■ **PROBLEM REQUIREMENTS**
All of the data below must be repeated exactly.

■ **MATERIAL SUPPLIED**
_ _ _

==> src/rtl/byte_scrambler.sv <==
module byte_scrambler #(
  parameter int LFSR_W = 15,
  parameter int DATA_W = 8,
  parameter int CFG_W = 32,
  parameter int SEED_LSB = 16,
  parameter int CHUNK_LEN = 1024,
  parameter logic [14:0] RESET_SEED = 15'h4A80
) (
  input  logic              clk,
  input  logic              rst_n,
  input  logic              scr_en,
  input  logic              dir_rd,
  input  logic              erased,
  input  logic              cfg_load,
  input  logic [CFG_W-1:0]  cfg_word,
  input  logic              in_valid,
  input  logic [DATA_W-1:0] in_data,
  output logic              in_ready,
  output logic              out_valid,
  output logic [DATA_W-1:0] out_data,
  input  logic              out_ready,
  output logic              need_seed
);
  localparam int CNT_W = $clog2(CHUNK_LEN + 1);
  localparam logic [CNT_W-1:0] CNT_FULL = CNT_W'(CHUNK_LEN);

  logic [LFSR_W-1:0] state;
  logic [LFSR_W-1:0] cur;
  logic [LFSR_W-1:0] stepped;
  logic [CNT_W-1:0]  cnt;
  logic              fire;
  logic              adv;

  assign cur       = cfg_load ? cfg_word[SEED_LSB +: LFSR_W] : state;
  assign need_seed = scr_en && (cnt == CNT_FULL) && !cfg_load;
  assign in_ready  = out_ready && !need_seed;
  assign out_valid = in_valid && !need_seed;
  assign fire      = in_valid && in_ready;
  assign adv       = fire && scr_en;

  always_comb begin
    stepped = cur;
    for (int i = 0; i < DATA_W; i++)
      stepped = {stepped[0] ^ stepped[1], stepped[LFSR_W-1:1]};
  end

  always_comb begin
    if (!scr_en)
      out_data = in_data;
    else if (erased && dir_rd)
      out_data = '1;
    else
      out_data = in_data ^ cur[DATA_W-1:0];
  end

  always_ff @(posedge clk) begin
    if (!rst_n) begin
      state <= RESET_SEED[LFSR_W-1:0];
      cnt   <= '0;
    end else begin
      if (adv)
        state <= stepped;
      else if (cfg_load)
        state <= cur;
      if (cfg_load)
        cnt <= adv ? CNT_W'(1) : '0;
      else if (adv)
        cnt <= cnt + CNT_W'(1);
    end
  end
endmodule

_ _ _

■ **RESULT OF THE EXERCISE**
==> src/rtl/byte_scrambler.sv <==
module byte_scrambler #(
  parameter int LFSR_W = 15,
  parameter int DATA_W = 8,
  parameter int CFG_W = 32,
  parameter int SEED_LSB = 16,
  parameter int CHUNK_LEN = 1024,
  parameter logic [14:0] RESET_SEED = 15'h4A80
) (
  input  logic              clk,
  input  logic              rst_n,
  input  logic              scr_en,
  input  logic              dir_rd,
  input  logic              erased,
  input  logic              cfg_load,
  input  logic [CFG_W-1:0]  cfg_word,
  input  logic              in_valid,
  input  logic [DATA_W-1:0] in_data,
  output logic              in_ready,
  output logic              out_valid,
  output logic [DATA_W-1:0] out_data,
  input  logic              out_ready,
  output logic              need_seed
);
  localparam int CNT_W = $clog2(CHUNK_LEN + 1);
  localparam logic [CNT_W-1:0] CNT_FULL = CNT_W'(CHUNK_LEN);

  logic [LFSR_W-1:0] state;
  logic [LFSR_W-1:0] cur;
  logic [LFSR_W-1:0] stepped;
  logic [CNT_W-1:0]  cnt;
  logic              fire;
  logic              adv;

  assign cur       = cfg_load ? cfg_word[SEED_LSB +: LFSR_W] : state;
  assign need_seed = scr_en && (cnt == CNT_FULL) && !cfg_load;
  assign in_ready  = out_ready && !need_seed;
  assign out_valid = in_valid && !need_seed;
  assign fire      = in_valid && in_ready;
  assign adv       = fire && scr_en;

  always_comb begin
    stepped = cur;
    for (int i = 0; i < DATA_W; i++)
      stepped = {stepped[0] ^ stepped[1], stepped[LFSR_W-1:1]};
  end

  always_comb begin
    if (!scr_en)
      out_data = in_data;
    else if (erased && dir_rd)
      out_data = '1;
    else
      out_data = in_data ^ cur[DATA_W-1:0];
  end

  always_ff @(posedge clk) begin
    if (!rst_n) begin
      state <= RESET_SEED[LFSR_W-1:0];
      cnt   <= '0;
    end else begin
      if (adv)
        state <= stepped;
      else if (cfg_load)
        state <= cur;
      if (cfg_load)
        cnt <= adv ? CNT_W'(1) : '0;
      else if (adv)
        cnt <= cnt + CNT_W'(1);
    end
  end
endmodule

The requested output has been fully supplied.